18 U.S.C. § 3287 (2006). In its analysis of the WSLA, the BNP court held that the United States was “at war” within the meaning of the statute at the time of the alleged false claims in 2005, meaning that the WSLA’s suspension was in effect at that time. In so doing, the court rejected arguments that the WSLA’s suspension provision only encompasses wars formally declared by Congress. This ruling, too, is contrary to the plain language of the statute. It also conflicts with other decisions holding that the military actions in Iraq and Afghanistan do not satisfy the WSLA’s requirement that the United States is “at war.” See, e.g., United States v. Western Titanium, Inc., No. 08-CR-4229-JLS, 2010 WL 2650224 (S.D. Cal. July 1, 2010); United States v. Anghaie, No. 1:09-CR-37-SPM/AK, 2011 WL 720044, at *2 (N.D. Fla. Feb. 21, 2011). Moreover, the fact that Congress amended the WSLA in 2008 to include authorizations of military force in addition to the “at war” requirement tends to show that the pre-amendment WSLA did not cover hostilities that were not authorized by formal war declarations.

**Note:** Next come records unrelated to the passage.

[config.mk]
export PLATFORM = sky130hd
export DESIGN_NAME = instr_encoder
export DESIGN_NICKNAME = d
export VERILOG_FILES = /design/src/rtl/isa_pkg.sv /design/src/rtl/sync_fifo.sv /design/src/rtl/instr_encoder.sv
export SDC_FILE = /design/constraint.sdc
export NUM_CORES = 1
export LEC_CHECK = 0
export CAP_MARGIN = 20
export CORE_ASPECT_RATIO = 1.4
export CORE_MARGIN = 3
export CORE_UTILIZATION = 56
export CTS_BUF_LIST = sky130_fd_sc_hd__clkbuf_4 sky130_fd_sc_hd__clkbuf_8 sky130_fd_sc_hd__clkbuf_16
export DETAILED_ROUTE_END_ITERATION = 6
export GPL_ROUTABILITY_DRIVEN = 0
export PLACE_DENSITY = 0.81
export RECOVER_POWER = 25
export SYNTH_ARGS = -nofsm -noshare
export SYNTH_HDL_FRONTEND = slang
export SYNTH_SLANG_ARGS = --single-unit
export TNS_END_PERCENT = 30
[constraint.sdc]
create_clock -name clk -period 3.7 [get_ports clk]
set_input_delay 0.74 -clock clk [delete_from_list [all_inputs] [get_ports clk]]
set_output_delay 0.74 -clock clk [all_outputs]
set_load 0.01 [all_outputs]
[src/rtl/isa_pkg.sv]
// Shared ISA definitions: mnemonic codes, MIPS-I opcode/funct values,
// loader FSM state encoding and field-packing helpers.
package isa_pkg;

  typedef enum logic [1:0] {
    ST_IDLE  = 2'd0,
    ST_LOAD  = 2'd1,
    ST_DRAIN = 2'd2
  } state_e;

  // Mnemonic codes presented on in_mnem; anything above MN_J is illegal.
  localparam logic [5:0] MN_NOP  = 6'd0,  MN_ADD  = 6'd1,  MN_ADDU  = 6'd2,  MN_SUB  = 6'd3;
  localparam logic [5:0] MN_SUBU = 6'd4,  MN_AND  = 6'd5,  MN_OR    = 6'd6,  MN_XOR  = 6'd7;
  localparam logic [5:0] MN_NOR  = 6'd8,  MN_SLT  = 6'd9,  MN_SLTU  = 6'd10, MN_SLL  = 6'd11;
  localparam logic [5:0] MN_SRL  = 6'd12, MN_SRA  = 6'd13, MN_SLLV  = 6'd14, MN_SRLV = 6'd15;
  localparam logic [5:0] MN_SRAV = 6'd16, MN_JR   = 6'd17, MN_ADDI  = 6'd18, MN_ADDIU = 6'd19;
  localparam logic [5:0] MN_ANDI = 6'd20, MN_ORI  = 6'd21, MN_XORI  = 6'd22, MN_SLTI = 6'd23;
  localparam logic [5:0] MN_SLTIU = 6'd24, MN_LUI = 6'd25, MN_LW    = 6'd26, MN_LH   = 6'd27;
  localparam logic [5:0] MN_LB   = 6'd28, MN_SW   = 6'd29, MN_BEQ   = 6'd30, MN_BNE  = 6'd31;
  localparam logic [5:0] MN_BGEZ = 6'd32, MN_BGTZ = 6'd33, MN_BLEZ  = 6'd34, MN_BLTZ = 6'd35;
  localparam logic [5:0] MN_J    = 6'd36;

  // Primary opcodes
  localparam logic [5:0] OP_SPECIAL = 6'h00, OP_REGIMM = 6'h01, OP_J    = 6'h02;
  localparam logic [5:0] OP_BEQ     = 6'h04, OP_BNE    = 6'h05, OP_BLEZ = 6'h06, OP_BGTZ = 6'h07;
  localparam logic [5:0] OP_ADDI    = 6'h08, OP_ADDIU  = 6'h09, OP_SLTI = 6'h0A, OP_SLTIU = 6'h0B;
  localparam logic [5:0] OP_ANDI    = 6'h0C, OP_ORI    = 6'h0D, OP_XORI = 6'h0E, OP_LUI  = 6'h0F;
  localparam logic [5:0] OP_LB      = 6'h20, OP_LH     = 6'h21, OP_LW   = 6'h23, OP_SW   = 6'h2B;

  // SPECIAL funct codes
  localparam logic [5:0] FN_SLL  = 6'h00, FN_SRL  = 6'h02, FN_SRA  = 6'h03, FN_SLLV = 6'h04;
  localparam logic [5:0] FN_SRLV = 6'h06, FN_SRAV = 6'h07, FN_JR   = 6'h08, FN_ADD  = 6'h20;
  localparam logic [5:0] FN_ADDU = 6'h21, FN_SUB  = 6'h22, FN_SUBU = 6'h23, FN_AND  = 6'h24;
  localparam logic [5:0] FN_OR   = 6'h25, FN_XOR  = 6'h26, FN_NOR  = 6'h27, FN_SLT  = 6'h2A;
  localparam logic [5:0] FN_SLTU = 6'h2B;

  // REGIMM rt selectors for the compare-with-zero branches
  localparam logic [4:0] RT_BLTZ = 5'd0, RT_BGEZ = 5'd1;

  function automatic logic [31:0] pack_r(input logic [4:0] rs, input logic [4:0] rt,
                                         input logic [4:0] rd, input logic [4:0] sh,
                                         input logic [5:0] fn);
    return {OP_SPECIAL, rs, rt, rd, sh, fn};
  endfunction

  function automatic logic [31:0] pack_i(input logic [5:0] op, input logic [4:0] rs,
                                         input logic [4:0] rt, input logic [15:0] imm);
    return {op, rs, rt, imm};
  endfunction

endpackage

[src/rtl/sync_fifo.sv]
// Single-clock FIFO with registered pointers; head word visible on o_dout.
// DEPTH must be a power of two so the pointers wrap naturally.
module sync_fifo #(
  parameter int DEPTH = 4,
  parameter int WIDTH = 32
) (
  input  logic             clk,
  input  logic             rst,
  input  logic             i_push,
  input  logic [WIDTH-1:0] i_din,
  input  logic             i_pop,
  output logic [WIDTH-1:0] o_dout,
  output logic             o_full,
  output logic             o_empty
);
  localparam int AW = $clog2(DEPTH);
  localparam logic [AW:0] FULL_CNT = (AW+1)'(DEPTH);

  logic [WIDTH-1:0] r_mem [DEPTH];
  logic [AW-1:0]    r_wr;
  logic [AW-1:0]    r_rd;
  logic [AW:0]      r_cnt;

  assign o_dout  = r_mem[r_rd];
  assign o_full  = (r_cnt == FULL_CNT);
  assign o_empty = (r_cnt == '0);

  // Storage array carries data only, so it is left out of reset.
  always_ff @(posedge clk) begin
    if (i_push) r_mem[r_wr] <= i_din;
  end

  // Pointer and occupancy bookkeeping; simultaneous push/pop leaves count unchanged.
  always_ff @(posedge clk) begin
    if (rst) begin
      r_wr  <= '0;
      r_rd  <= '0;
      r_cnt <= '0;
    end else begin
      if (i_push) r_wr <= r_wr + 1'b1;
      if (i_pop)  r_rd <= r_rd + 1'b1;
      case ({i_push, i_pop})
        2'b10:   r_cnt <= r_cnt + 1'b1;
        2'b01:   r_cnt <= r_cnt - 1'b1;
        default: r_cnt <= r_cnt;
      endcase
    end
  end

endmodule

[src/rtl/instr_encoder.sv]
// Program loader: encodes symbolic commands into MIPS-I words, buffers them
// in a small FIFO and streams them into instruction memory.
module instr_encoder (
  input  logic        clk,
  input  logic        rst,
  input  logic        start,
  input  logic [7:0]  base_addr,
  input  logic        in_valid,
  output logic        in_ready,
  input  logic [5:0]  in_mnem,
  input  logic [4:0]  in_rs,
  input  logic [4:0]  in_rt,
  input  logic [4:0]  in_rd,
  input  logic [4:0]  in_shamt,
  input  logic [15:0] in_imm,
  input  logic [25:0] in_target,
  input  logic        in_last,
  output logic        imem_we,
  output logic [7:0]  imem_addr,
  output logic [31:0] imem_wdata,
  input  logic        imem_ready,
  output logic        done,
  output logic        err,
  output logic [8:0]  word_count
);
  import isa_pkg::*;

  state_e      r_state, w_state_nxt;
  logic        w_legal;
  logic [31:0] w_word;
  logic        w_accept, w_push, w_pop;
  logic [31:0] w_head;
  logic        w_full, w_empty;
  logic [7:0]  r_addr;
  logic [8:0]  r_wc;
  logic        r_err;

  assign w_accept   = in_valid && in_ready;
  assign w_push     = w_accept && w_legal;
  assign w_pop      = imem_we && imem_ready;

  assign in_ready   = (r_state == ST_LOAD) && !w_full;
  assign imem_we    = !w_empty && (r_state == ST_LOAD || r_state == ST_DRAIN);
  assign imem_wdata = imem_we ? w_head : 32'h0;
  assign imem_addr  = r_addr;
  assign done       = (r_state == ST_DRAIN) && w_empty;
  assign err        = r_err;
  assign word_count = r_wc;

  // Combinational encoder: mnemonic plus fields to a 32-bit instruction word.
  always_comb begin
    w_legal = 1'b1;
    w_word  = 32'h0;
    case (in_mnem)
      MN_NOP:   w_word = 32'h0;
      MN_ADD:   w_word = pack_r(in_rs, in_rt, in_rd, 5'd0, FN_ADD);
      MN_ADDU:  w_word = pack_r(in_rs, in_rt, in_rd, 5'd0, FN_ADDU);
      MN_SUB:   w_word = pack_r(in_rs, in_rt, in_rd, 5'd0, FN_SUB);
      MN_SUBU:  w_word = pack_r(in_rs, in_rt, in_rd, 5'd0, FN_SUBU);
      MN_AND:   w_word = pack_r(in_rs, in_rt, in_rd, 5'd0, FN_AND);
      MN_OR:    w_word = pack_r(in_rs, in_rt, in_rd, 5'd0, FN_OR);
      MN_XOR:   w_word = pack_r(in_rs, in_rt, in_rd, 5'd0, FN_XOR);
      MN_NOR:   w_word = pack_r(in_rs, in_rt, in_rd, 5'd0, FN_NOR);
      MN_SLT:   w_word = pack_r(in_rs, in_rt, in_rd, 5'd0, FN_SLT);
      MN_SLTU:  w_word = pack_r(in_rs, in_rt, in_rd, 5'd0, FN_SLTU);
      MN_SLL:   w_word = pack_r(5'd0, in_rt, in_rd, in_shamt, FN_SLL);
      MN_SRL:   w_word = pack_r(5'd0, in_rt, in_rd, in_shamt, FN_SRL);
      MN_SRA:   w_word = pack_r(5'd0, in_rt, in_rd, in_shamt, FN_SRA);
      MN_SLLV:  w_word = pack_r(in_rs, in_rt, in_rd, 5'd0, FN_SLLV);
      MN_SRLV:  w_word = pack_r(in_rs, in_rt, in_rd, 5'd0, FN_SRLV);
      MN_SRAV:  w_word = pack_r(in_rs, in_rt, in_rd, 5'd0, FN_SRAV);
      MN_JR:    w_word = pack_r(in_rs, 5'd0, 5'd0, 5'd0, FN_JR);
      MN_ADDI:  w_word = pack_i(OP_ADDI, in_rs, in_rt, in_imm);
      MN_ADDIU: w_word = pack_i(OP_ADDIU, in_rs, in_rt, in_imm);
      MN_ANDI:  w_word = pack_i(OP_ANDI, in_rs, in_rt, in_imm);
      MN_ORI:   w_word = pack_i(OP_ORI, in_rs, in_rt, in_imm);
      MN_XORI:  w_word = pack_i(OP_XORI, in_rs, in_rt, in_imm);
      MN_SLTI:  w_word = pack_i(OP_SLTI, in_rs, in_rt, in_imm);
      MN_SLTIU: w_word = pack_i(OP_SLTIU, in_rs, in_rt, in_imm);
      MN_LUI:   w_word = pack_i(OP_LUI, 5'd0, in_rt, in_imm);
      MN_LW:    w_word = pack_i(OP_LW, in_rs, in_rt, in_imm);
      MN_LH:    w_word = pack_i(OP_LH, in_rs, in_rt, in_imm);
      MN_LB:    w_word = pack_i(OP_LB, in_rs, in_rt, in_imm);
      MN_SW:    w_word = pack_i(OP_SW, in_rs, in_rt, in_imm);
      MN_BEQ:   w_word = pack_i(OP_BEQ, in_rs, in_rt, in_imm);
      MN_BNE:   w_word = pack_i(OP_BNE, in_rs, in_rt, in_imm);
      MN_BGEZ:  w_word = pack_i(OP_REGIMM, in_rs, RT_BGEZ, in_imm);
      MN_BGTZ:  w_word = pack_i(OP_BGTZ, in_rs, 5'd0, in_imm);
      MN_BLEZ:  w_word = pack_i(OP_BLEZ, in_rs, 5'd0, in_imm);
      MN_BLTZ:  w_word = pack_i(OP_REGIMM, in_rs, RT_BLTZ, in_imm);
      MN_J:     w_word = {OP_J, in_target};
      default:  w_legal = 1'b0;
    endcase
  end

  sync_fifo #(.DEPTH(4), .WIDTH(32)) u_fifo (
    .clk     (clk),
    .rst     (rst),
    .i_push  (w_push),
    .i_din   (w_word),
    .i_pop   (w_pop),
    .o_dout  (w_head),
    .o_full  (w_full),
    .o_empty (w_empty)
  );

  // FSM state register.
  always_ff @(posedge clk) begin
    if (rst) r_state <= ST_IDLE;
    else     r_state <= w_state_nxt;
  end

  // FSM next-state: leave DRAIN only once every buffered word is written.
  always_comb begin
    w_state_nxt = r_state;
    case (r_state)
      ST_IDLE:  if (start) w_state_nxt = ST_LOAD;
      ST_LOAD:  if (w_accept && in_last) w_state_nxt = ST_DRAIN;
      ST_DRAIN: if (w_empty) w_state_nxt = ST_IDLE;
      default:  w_state_nxt = ST_IDLE;
    endcase
  end

  // Write address, word counter and sticky illegal-mnemonic flag.
  always_ff @(posedge clk) begin
    if (rst) begin
      r_addr <= 8'h0;
      r_wc   <= 9'h0;
      r_err  <= 1'b0;
    end else if (r_state == ST_IDLE && start) begin
      r_addr <= base_addr;
      r_wc   <= 9'h0;
      r_err  <= 1'b0;
    end else begin
      if (w_pop) begin
        r_addr <= r_addr + 8'd1;
        r_wc   <= r_wc + 9'd1;
      end
      if (w_accept && !w_legal) r_err <= 1'b1;
    end
  end

endmodule

Word level (Yosys, flattened, before mapping)
Memories as Yosys holds them, arrays and structs flattened. A register that Yosys moved wholly into a read port is not among the register bits.
Index checks and enable logic that the tools add are counted.
{"block": "totals", "word_cells": 93, "memories": 1, "output_inout_bits": 53, "ramBits": 128, "ff_bits": 27, "inputBits": 82}
{"name": "u_fifo.r_mem", "depth": 4, "word_bits": 32, "read_ports": 1, "rd_ports_with_merged_regs": 1, "wr": 1, "line": "sync_fifo.sv:19", "rtl": "logic [WIDTH-1:0] r_mem [DEPTH];"}
{"block": "op_classes", "mux": 14, "eq_ne": 44, "n_reduce_logical": 21, "n_addsub": 6}
{"cell": "32-bit case mux with 36 select lines", "n": 1}
{"cell": "6-bit by 5-bit == test with 1-bit output, second input constant", "n": 16}
{"cell": "6-bit by 4-bit == test with 1-bit output, second input constant", "n": 8}
{"cell": "37-bit OR reduction", "n": 1}
{"cell": "32-bit 2-to-1 mux", "n": 1}
{"cell": "6-bit == test, second input constant", "n": 5}
{"cell": "6-bit by 3-bit == test with 1-bit output, second input constant", "n": 4}
{"cell": "8-bit 2-to-1 mux", "n": 2}
{"cell": "6-bit by 2-bit == test with 1-bit output, second input constant", "n": 2}
{"cell": "2-bit 2-to-1 mux", "n": 5}
{"cell": "9-bit by 1-bit adder with 9-bit output, second input constant", "n": 1}
{"cell": "1-bit logical AND", "n": 9}
{"cell": "8-bit by 1-bit adder with 8-bit output, second input constant", "n": 1}
{"cell": "6-bit by 1-bit == test with 1-bit output, second input constant", "n": 1}
{"cell": "6-bit zero test", "n": 1}
{"cell": "2-bit case mux with 3 select lines", "n": 1}
{"cell": "3-bit case mux with 2 select lines", "n": 1}
{"cell": "2-bit by 1-bit adder with 2-bit output, second input constant", "n": 2}
{"cell": "2-bit by 1-bit == test with 1-bit output, second input constant", "n": 2}
{"cell": "2-bit == test, second input constant", "n": 2}
{"cell": "2-bit inequality test, second input constant", "n": 2}
{"cell": "2-bit nonzero test", "n": 2}
{"cell": "3-bit by 1-bit adder with 3-bit output, second input constant", "n": 1}
{"cell": "3-bit == test, second input constant", "n": 1}
{"cell": "9 further kinds", "n": 13}

Depth between registers and ports, before layout
{"block": "logic_depth", "ltp_word": 7, "depth_mapped": 12, "mapped_depth_nobuf": 11}

Hierarchy
Synthesis repeated with hierarchy kept, for this count alone.
{"block": "hier_totals", "cells_unflattened": 524, "area_unflattened_um2": 7419.6}
{"module": "sync_fifo", "area_per_inst_um2": 5092.4, "cells_per_inst": 214, "instances": 1}
{"module": "instr_encoder", "area_per_inst_um2": 2327.2, "cells_per_inst": 310, "instances": 1}

Worst setup path after synthesis
Ideal clock, no wire load.
{"block": "synth_timing", "path_kind": "input port to flip-flop", "from": "in in_mnem[0]", "to": "reg u_fifo.r_cnt[2]", "path_slack_ps": 998, "path_buffers": 2, "arrival_ps": 2632, "path_stages": 12, "path_cell_list": "buf_2 > o21ai_1 > a21oi_1 > and3b_1 > clkbuf_1 > inv_1 > ha_1 > inv_1 > fa_1 > xor2_1 > or3_1 > a21oi_1"}
{"block": "synth_between", "elab_chain_len": 6, "elab_cells_between_ends": 44, "cone_classes": "eq/ne (38); mux (2); reduce/logical (4)"}
{"item": "start, declared", "line": "instr_encoder.sv:10", "rtl": "input logic [5:0] in_mnem,"}
{"item": "6-bit == test, or another cell as far along", "line": "instr_encoder.sv:54", "rtl": "case (in_mnem)"}
{"item": "37-bit OR reduction (no line) *"}
{"item": "1-bit 2-to-1 mux *", "line": "instr_encoder.sv:54"}
{"item": "1-bit logical AND *", "line": "instr_encoder.sv:39", "rtl": "assign w_push = w_accept && w_legal;"}
{"item": "2-bit by 1-bit == test with 1-bit output / 2-bit == test (equally long branches)", "line": "sync_fifo.sv:42", "rtl": "case ({i_push, i_pop})"}
{"item": "3-bit case mux with 2 select lines / 2-bit nonzero test (equally long branches)"}
{"item": "end signal, assigned", "line": "sync_fifo.sv:43", "rtl": "2'b10: r_cnt <= r_cnt + 1'b1;"}
{"item": "end signal, assigned", "line": "sync_fifo.sv:44", "rtl": "2'b01: r_cnt <= r_cnt - 1'b1;"}
{"item": "end signal, assigned", "line": "sync_fifo.sv:45", "rtl": "default: r_cnt <= r_cnt;"}
{"item": "end, declared", "line": "sync_fifo.sv:22", "rtl": "logic [AW:0] r_cnt;"}
Mark *: on every way between the ends. The rest lies on a longest branch, timed or not.
A chain may end at the register's enable or synchronous reset.

==> results.py <==
metrics = {
    "timing": {
        "fin_crit_ns": 3.31,
        "hold_viol": 0,
        "setup_violations": 0,
        "rsz0062_at_grt": "false",
        "clock_skew_ns": 0.00829,
        "max_freq_ghz": 0.302,
        "tns_ns": 0,
        "fin_crit_sh": 0.893,
        "slew_viol_final": 0,
        "holdWs_ns": 0.510,
        "tightest_slew_ns": 0.987,
        "slew_headroom": 0.342,
    },
    "route": {
        "vias_per_cell": 6.03,
        "drc": 0,
        "wirelength_mm": 16.1,
        "dr.pass1.iters": 5,
        "wl_per_cell_um": 20.1,
        "postRouteAntennaNets": 0,
        "drt-initial-drc-count": 269,
        "vias": 4838,
    },
    "cts": {
        "path_clk_slew_ns": 0.06,
        "postCtsSetupBuffers": 0,
        "hold_buffers": 0,
        "tritoncts": "built",
        "clk_latency_ns": 0.42,
        "cts_buffer_depth": 2,
        "cts_buffers": 17,
        "cts_sinks": 153,
        "root_buffer": "clkbuf_16",
        "htree_levels": 4,
        "cts_resized": 0,
    },
    "pwr": {
        "p_per_area_nw_per_um2": 504,
        "p_total_mw": 4.65,
        "ir_worst_vdd_v": 0.000380,
        "p_leak_nw": 3.39,
    },
    "finish": {
        "seq_area_um2": 4310,
        "filler_cell_count": 796,
        "final_cells": 802,
        "nets": 733,
        "stdcell_area_um2": 9240,
        "diodes": 0,
        "drive_gt1_frac": 0.132,
        "multi_input_area_um2": 2570,
        "syn2layout_area_growth_pct": 30.0,
    },
    "floorplan": {
        "die_w_um": 101,
        "start_util": 0.575,
        "rows": 48,
        "core_area_um2": 12400,
        "die_y_um": 139,
        "die_area_um2": 14100,
        "io_pins": 135,
    },
    "worst_setup_path": {
        "crit_type": "flip-flop to output pin",
        "critPathRequiredTime_ns": 2.96,
        "worstSetupStartpointType": "flip-flop",
        "worstSetupEndpointType": "output pin",
        "critPathMaxFanout": 15,
        "cp.arrival_ns": 2.57,
    },
    "synthesis": {
        "yosysWarningCount": 0,
        "synth.area.mux_share": 0.113,
        "synth_adder_area_share": 0.0222,
        "synth_fp_nets": 600,
        "avgSynthCellArea_um2": 14.1,
        "postSynthCellCount": 506,
        "synth_edf_count": 124,
        "synth.distinct_cells": 59,
        "synth-main-ff-cell": "edfxtp_1",
        "synth_compound_area_frac": 0.0880,
        "synth_top_family_by_area": "simple AND/OR/NAND/NOR gates",
        "synthArstFlopShare": 0,
        "synth_seq_area_share": 0.605,
        "syn_area_um2": 7110,
        "synth-simple-area-share": 0.114,
        "ys_seq_elements": 153,
        "synth_xor_area_frac": 0.0246,
    },
    "global_routing": {
        "gr-total-overflow": 0,
        "grt_pass1_wl_mm": 25.4,
        "grt_max_degree": 35,
        "grt_antenna_before_repair": 0,
        "grt_use_total": 0.236,
        "grt_pass1_vias": 5100,
    },
    "hold_path": {
        "hp-class": "flip-flop to flip-flop",
    },
    "run_status": {
        "outcome": "finished, final reports clean",
    },
    "placed_design": {
        "dp.cells": 769,
        "dpl_cell_area_um2": 8610,
        "dpl.hpwl_mm": 11.0,
        "io_buffers": 133,
    },
    "flow_run": {
        "drv_cap": 0,
    },
}
cell families (layout without fill, tap and decap cells):
kind of cell,after synthesis,after routing
AOI/OAI and AO/OA,85,85
xor gates and xnor gates,20,20
adders and majority gates,12,12
buffers and inverters,50,196
DFF,153,153
muxes,41,41
other,1,1
and+or+nand+nor,144,144
synth_stat cells (2+ instances only):
master    instances  area [µm²]
a31oi_1           2        12.5
dfxtp_1          29         581
buf_1             4        15.0
nor3_1            4        20.0
nand3b_1          3        22.5
a21o_1           11        82.6
nor4_1            2        12.5
o21ai_0          10        50.1
and2_1            6        37.5
nand2_1          12        45.0
and3b_1           2        17.5
a22o_1           20         175
nor2b_1           7        43.8
inv_1            12        45.0
and3_1           35         219
buf_2            15        75.1
ha_1             11         138
mux4_2           31         698
buf_4             4        30.0
a22oi_1           2        15.0
xnor2_1           5        43.8
a221o_1           3        30.0
nand2b_1         13        81.3
clkbuf_1         14        52.6
xor2_1           15         131
mux2i_1           7        70.1
a211oi_1          8        60.1
nor2_1           35         131
mux2_2            2        22.5
edfxtp_1        124        3720
nand4_1           5        31.3
nor4bb_1          2        20.0
o21ai_1           4        20.0
a21oi_1          13        65.1
nand3_1           7        35.0
or3_1             4        25.0
cells in the final DEF, fill, tap and decap left out, types with 12 or more instances in the layout:
| cell | n |
|---|---|
| edfxtp_1 | 124 |
| clkdlybuf4s50_1 | 113 |
| nor2_1 | 35 |
| and3_1 | 35 |
| mux4_2 | 31 |
| dfxtp_1 | 28 |
| a22o_1 | 20 |
| dlygate4sd3_1 | 20 |
| clkbuf_16 | 17 |
| xor2_1 | 15 |
| a21oi_1 | 13 |
| nand2b_1 | 13 |
| buf_4 | 13 |
| inv_1 | 12 |
| nand2_1 | 12 |
worst paths after layout:
path,from,endpoint,slack (ns),cells after the start
min reg2reg,word_count[8]$_SDFFE_PP0P_,word_count[8]$_SDFFE_PP0P_,0.51,2
max reg2reg,r_state[0]$_SDFFE_PP0P_,word_count[8]$_SDFFE_PP0P_,0.88,8
min,word_count[8]$_SDFFE_PP0P_,word_count[8]$_SDFFE_PP0P_,0.51,2
max,flip-flop,imem_wdata[3],0.39,4
worst max-delay path: stages (launching register included):
cell and delay, ns:
dfxtp_2 0.68, buf_12 0.24, mux4_2 0.51, and3_1 0.22
clkdlybuf4s50_1 0.48
flip-flops by register name (all words and copies together), names as in the netlist, named ones only:
signal,flops
err,1
imem_addr,8
r_state,2
u_fifo.r_cnt,3
u_fifo.r_mem,124
u_fifo.r_rd,2
u_fifo.r_wr,2
word_count,9
layer usage:
metal | track usage | up-vias | share of wire
li1 | - | 2217 | -
met4 | 0.117 | 0 | 0.037
met1 | 0.276 | 2380 | 0.38
met3 | 0.0527 | 47 | 0.052
met5 | 0 | - | 0
met2 | 0.405 | 194 | 0.54
power breakdown:
part	switching, mW	internal (mW)	total [mW]	leakage [nW]
combinational	0.424	0.365	0.789	1.71
clock	0.709	1.16	1.86	0.308
sequential	0.0524	1.95	2.00	1.37
cell type report:
class / count / area share
flip-flops and latches: 153 / 0.466
clock inverters: 14 / 0.0225
well taps: 150 / 0.0203
inverters: 12 / 0.00487
clock buffers: 18 / 0.0468
multi-input cells: 303 / 0.278
repair buffers: 152 / 0.162
metrics by stage:
stage | utilization | setup slack [ns]
floorplan | - | 0.998
detailed placement | 0.696 | 0.420
global placement | 0.696 | 0.516
global route | 0.747 | 0.246
finish | 0.747 | 0.394
CTS | 0.747 | 0.299
(Power assumes the default switching activity.)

The WSLA Should Not Suspend the FCA’s Ten-Year Statute of Repose
The BNP court’s limited analysis, focused on the narrow facts of that case, never addresses the WSLA’s application to the FCA’s ten-year statute of repose. 31 U. S.C. § 3731(b). While the WSLA, by its own terms, suspends the running of a “statute of limitations,” the FCA’s ten-year statute of repose should not fall within the WSLA’s reach. Even the BNP court acknowledged that the FCA’s statute of repose “bars the United States from filing FCA claims over ten years old.” BNP, at *5 (emphasis added). Indeed, because of the narrow factual scenario in that case, dealing with claims that were made just outside of the six-year limitations period, the BNP court did not address (nor do we attempt to do so here) the myriad factual and legal complications that would be encountered during any attempt to apply the WSLA to claims or series of claims reaching back a decade or more.
The BNP court’s interpretation and application of the WSLA is only one decision by one district judge in one jurisdiction, but it has the potential, if adopted more widely, to wreak havoc on the statute of limitations in FCA cases and severely prejudice defendants. And, there are other implications to consider, including the difficult (at least for most government agencies) issue of preserving relevant documents. If the government is going to make the argument that the FCA’s statute of limitations is essentially limitless, presumably the Justice Department has advised its client agencies that they must preserve all documents during such periods or be subject to legitimate, and potentially dispositive (as well as embarrassment-inducing) arguments by defendants that the agencies have destroyed relevant documents.
By allowing the United States to treat the entire period of the Iraq and Afghanistan conflicts – plus at least five years – as excludable time for limitations purposes, defendants could be subjected to open-ended and massive liability reaching back decades. Consequences of this magnitude should not be imposed lightly and on such a barren analysis.